It is no secret these days that our children, especially teenagers, are obsessed with role models in the media. This leads of course to these teenagers copying their behaviours, including becoming obsessed with their body shape. In my experience having not long completed my teenage years, teenage girls have become obsessed with being skinny as a rake. Of course most people are not size zero, so this can be demoralising for them.
Well a UK study may have produced evidence for a solution. The study suggests that the self-esteem of teenage girls could be improved by training teachers to deliver lessons in body image.
In the pilot study, 261 teenage girls at three secondary schools were given a course of six lessons on body image. This had significant effects on their body image and self-esteem compared with the regular curriculum, say psychologists at King’s College London.

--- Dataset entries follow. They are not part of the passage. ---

[src/rtl/food_placer.sv]
// Food position generator: rejection-samples LFSR draws into the playfield,
// optionally checks the snake body, and falls back to a fixed cell.
//
// state  | meaning
// IDLE   | holding committed cell; start on NEXT, pending or refresh
// DRAW   | test the current LFSR draw against the field bounds
// QUERY  | OCC_REQ high, waiting for the snake-body answer
// COMMIT | load candidate or fallback into the outputs, pulse DONE
module food_placer
  import food_pkg::*;
#(
  parameter int unsigned H_W        = 8,
  parameter int unsigned V_W        = 7,
  parameter int unsigned H_MAX      = FIELD_H_MAX,
  parameter int unsigned V_MAX      = FIELD_V_MAX,
  parameter int unsigned H_RESET    = FIELD_H_RESET,
  parameter int unsigned V_RESET    = FIELD_V_RESET,
  parameter int unsigned H_FALLBACK = FIELD_H_FALLBACK,
  parameter int unsigned V_FALLBACK = FIELD_V_FALLBACK,
  parameter int unsigned MAX_TRIES  = 8,
  parameter bit          USE_OCC    = 1'b1,
  parameter int unsigned LFSR_W     = 16,
  parameter logic [LFSR_W-1:0] SEED = LFSR_W'(16'hACE1),
  parameter logic [1:0]  IDLE_STATE = 2'b00
) (
  input  logic           CLK,
  input  logic           RESET,
  input  logic           NEXT,
  input  logic [1:0]     MASTER_STATE,
  output logic           OCC_REQ,
  output logic [H_W-1:0] OCC_X,
  output logic [V_W-1:0] OCC_Y,
  input  logic           OCC_ACK,
  input  logic           OCC_HIT,
  output logic [H_W-1:0] HORIZONTAL,
  output logic [V_W-1:0] VERTICAL,
  output logic           BUSY,
  output logic           DONE,
  output logic           FALLBACK
);

  localparam int unsigned TW = $clog2(MAX_TRIES + 1);
  localparam logic [TW-1:0] TRIES_LAST = TW'(MAX_TRIES);
  // One extra bit so a bound equal to 2**W still admits every draw.
  localparam logic [H_W:0] H_LIM = (H_W + 1)'(H_MAX);
  localparam logic [V_W:0] V_LIM = (V_W + 1)'(V_MAX);
  localparam logic [23:0] TAP_ROW = lfsr_taps(LFSR_W);

  logic [H_W+V_W-1:0] rnd;
  logic [H_W-1:0]     cand_x;
  logic [V_W-1:0]     cand_y;
  logic               cand_ok;
  logic               start;
  logic [TW-1:0]      tries_inc;
  logic               give_up;

  state_e         state_q, state_d;
  logic [TW-1:0]  tries_q, tries_d;
  logic           pending_q, pending_d;
  logic           sel_fb_q, sel_fb_d;
  logic           occ_req_q, occ_req_d;
  logic [H_W-1:0] occ_x_q, occ_x_d;
  logic [V_W-1:0] occ_y_q, occ_y_d;
  logic [H_W-1:0] horiz_q, horiz_d;
  logic [V_W-1:0] vert_q, vert_d;
  logic           busy_q, busy_d;
  logic           done_q, done_d;
  logic           fallback_q, fallback_d;

  lfsr_gen #(
    .W    (LFSR_W),
    .OUT_W(H_W + V_W),
    .SEED (SEED),
    .TAPS (TAP_ROW[LFSR_W-1:0])
  ) u_lfsr (
    .CLK  (CLK),
    .RESET(RESET),
    .CE   (1'b1),
    .OUT  (rnd)
  );

  assign cand_x    = rnd[H_W-1:0];
  assign cand_y    = rnd[H_W+V_W-1:H_W];
  assign cand_ok   = ({1'b0, cand_x} < H_LIM) && ({1'b0, cand_y} < V_LIM);
  assign start     = NEXT | pending_q | (MASTER_STATE == IDLE_STATE);
  assign tries_inc = tries_q + TW'(1);
  assign give_up   = (tries_inc == TRIES_LAST);

  always_comb begin
    state_d    = state_q;
    tries_d    = tries_q;
    pending_d  = pending_q;
    sel_fb_d   = sel_fb_q;
    occ_req_d  = occ_req_q;
    occ_x_d    = occ_x_q;
    occ_y_d    = occ_y_q;
    horiz_d    = horiz_q;
    vert_d     = vert_q;
    done_d     = 1'b0;
    fallback_d = 1'b0;

    // Requests arriving mid-placement collapse into a single pending start.
    if (NEXT && (state_q != ST_IDLE)) pending_d = 1'b1;

    case (state_q)
      ST_IDLE: begin
        if (start) begin
          state_d   = ST_DRAW;
          tries_d   = '0;
          pending_d = 1'b0;
          sel_fb_d  = 1'b0;
        end
      end
      ST_DRAW: begin
        if (cand_ok) begin
          occ_x_d = cand_x;
          occ_y_d = cand_y;
          if (USE_OCC) begin
            occ_req_d = 1'b1;
            state_d   = ST_QUERY;
          end else begin
            state_d = ST_COMMIT;
          end
        end else begin
          tries_d = tries_inc;
          if (give_up) begin
            sel_fb_d = 1'b1;
            state_d  = ST_COMMIT;
          end
        end
      end
      ST_QUERY: begin
        if (OCC_ACK) begin
          occ_req_d = 1'b0;
          if (!OCC_HIT) begin
            state_d = ST_COMMIT;
          end else begin
            tries_d = tries_inc;
            if (give_up) begin
              sel_fb_d = 1'b1;
              state_d  = ST_COMMIT;
            end else begin
              state_d = ST_DRAW;
            end
          end
        end
      end
      ST_COMMIT: begin
        horiz_d    = sel_fb_q ? H_W'(H_FALLBACK) : occ_x_q;
        vert_d     = sel_fb_q ? V_W'(V_FALLBACK) : occ_y_q;
        done_d     = 1'b1;
        fallback_d = sel_fb_q;
        state_d    = ST_IDLE;
      end
      default: state_d = ST_IDLE;
    endcase

    busy_d = (state_d != ST_IDLE);
  end

  always_ff @(posedge CLK) begin
    if (RESET) begin
      state_q    <= ST_IDLE;
      tries_q    <= '0;
      pending_q  <= 1'b0;
      sel_fb_q   <= 1'b0;
      occ_req_q  <= 1'b0;
      occ_x_q    <= '0;
      occ_y_q    <= '0;
      horiz_q    <= H_W'(H_RESET);
      vert_q     <= V_W'(V_RESET);
      busy_q     <= 1'b0;
      done_q     <= 1'b0;
      fallback_q <= 1'b0;
    end else begin
      state_q    <= state_d;
      tries_q    <= tries_d;
      pending_q  <= pending_d;
      sel_fb_q   <= sel_fb_d;
      occ_req_q  <= occ_req_d;
      occ_x_q    <= occ_x_d;
      occ_y_q    <= occ_y_d;
      horiz_q    <= horiz_d;
      vert_q     <= vert_d;
      busy_q     <= busy_d;
      done_q     <= done_d;
      fallback_q <= fallback_d;
    end
  end

  assign OCC_REQ    = occ_req_q;
  assign OCC_X      = occ_x_q;
  assign OCC_Y      = occ_y_q;
  assign HORIZONTAL = horiz_q;
  assign VERTICAL   = vert_q;
  assign BUSY       = busy_q;
  assign DONE       = done_q;
  assign FALLBACK   = fallback_q;

endmodule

As many as one in three teenagers say they are dissatisfied with their body. Poor body image has been associated with depression, eating disorders, overuse of cosmetic surgery, obesity and unhealthy weight loss behaviours.
Dr Helen Sharpe and colleagues at the Institute of Psychiatry developed a course on positive body image for teenage girls. The six-part programme focused on ideals of beauty, unhealthy interactions with peers – such as “fat talking”, or making negative comments about weight – and practical measures for boosting mood and self-esteem. The course was delivered by teachers in three state-funded girls’ schools.
Dr Sharpe told the BBC: “We have tested whether a series of lessons being delivered by teachers to students in school are helpful in improving body esteem – we found this was the case.”
She said the research, published in The British Journal of Psychiatry, showed promise in being able to tackle problems caused by low body esteem, such as eating disorders. “We’re hopeful that as we continue with this research we’ll be able to make the programme even more effective and that it could then go on to be effective in reducing disordered eating – things like binge eating and unhelpful weight loss,” said Dr Sharpe.
Interventions delivered by teachers would have wide reach and be of minimal cost, said the researchers. Some schools were relying on programmes that were not evidence-based and could be harmful, they added.
Last year, MPs recommended that all schoolchildren should take part in compulsory body image and self-esteem lessons.
An inquiry by the All-Party Parliamentary Group on Body Image heard evidence that more than half of the public had a negative body image. Girls as young as five now worried about how they looked, the MPs’ report said, while cosmetic surgery rates had increased by nearly 20% since 2008.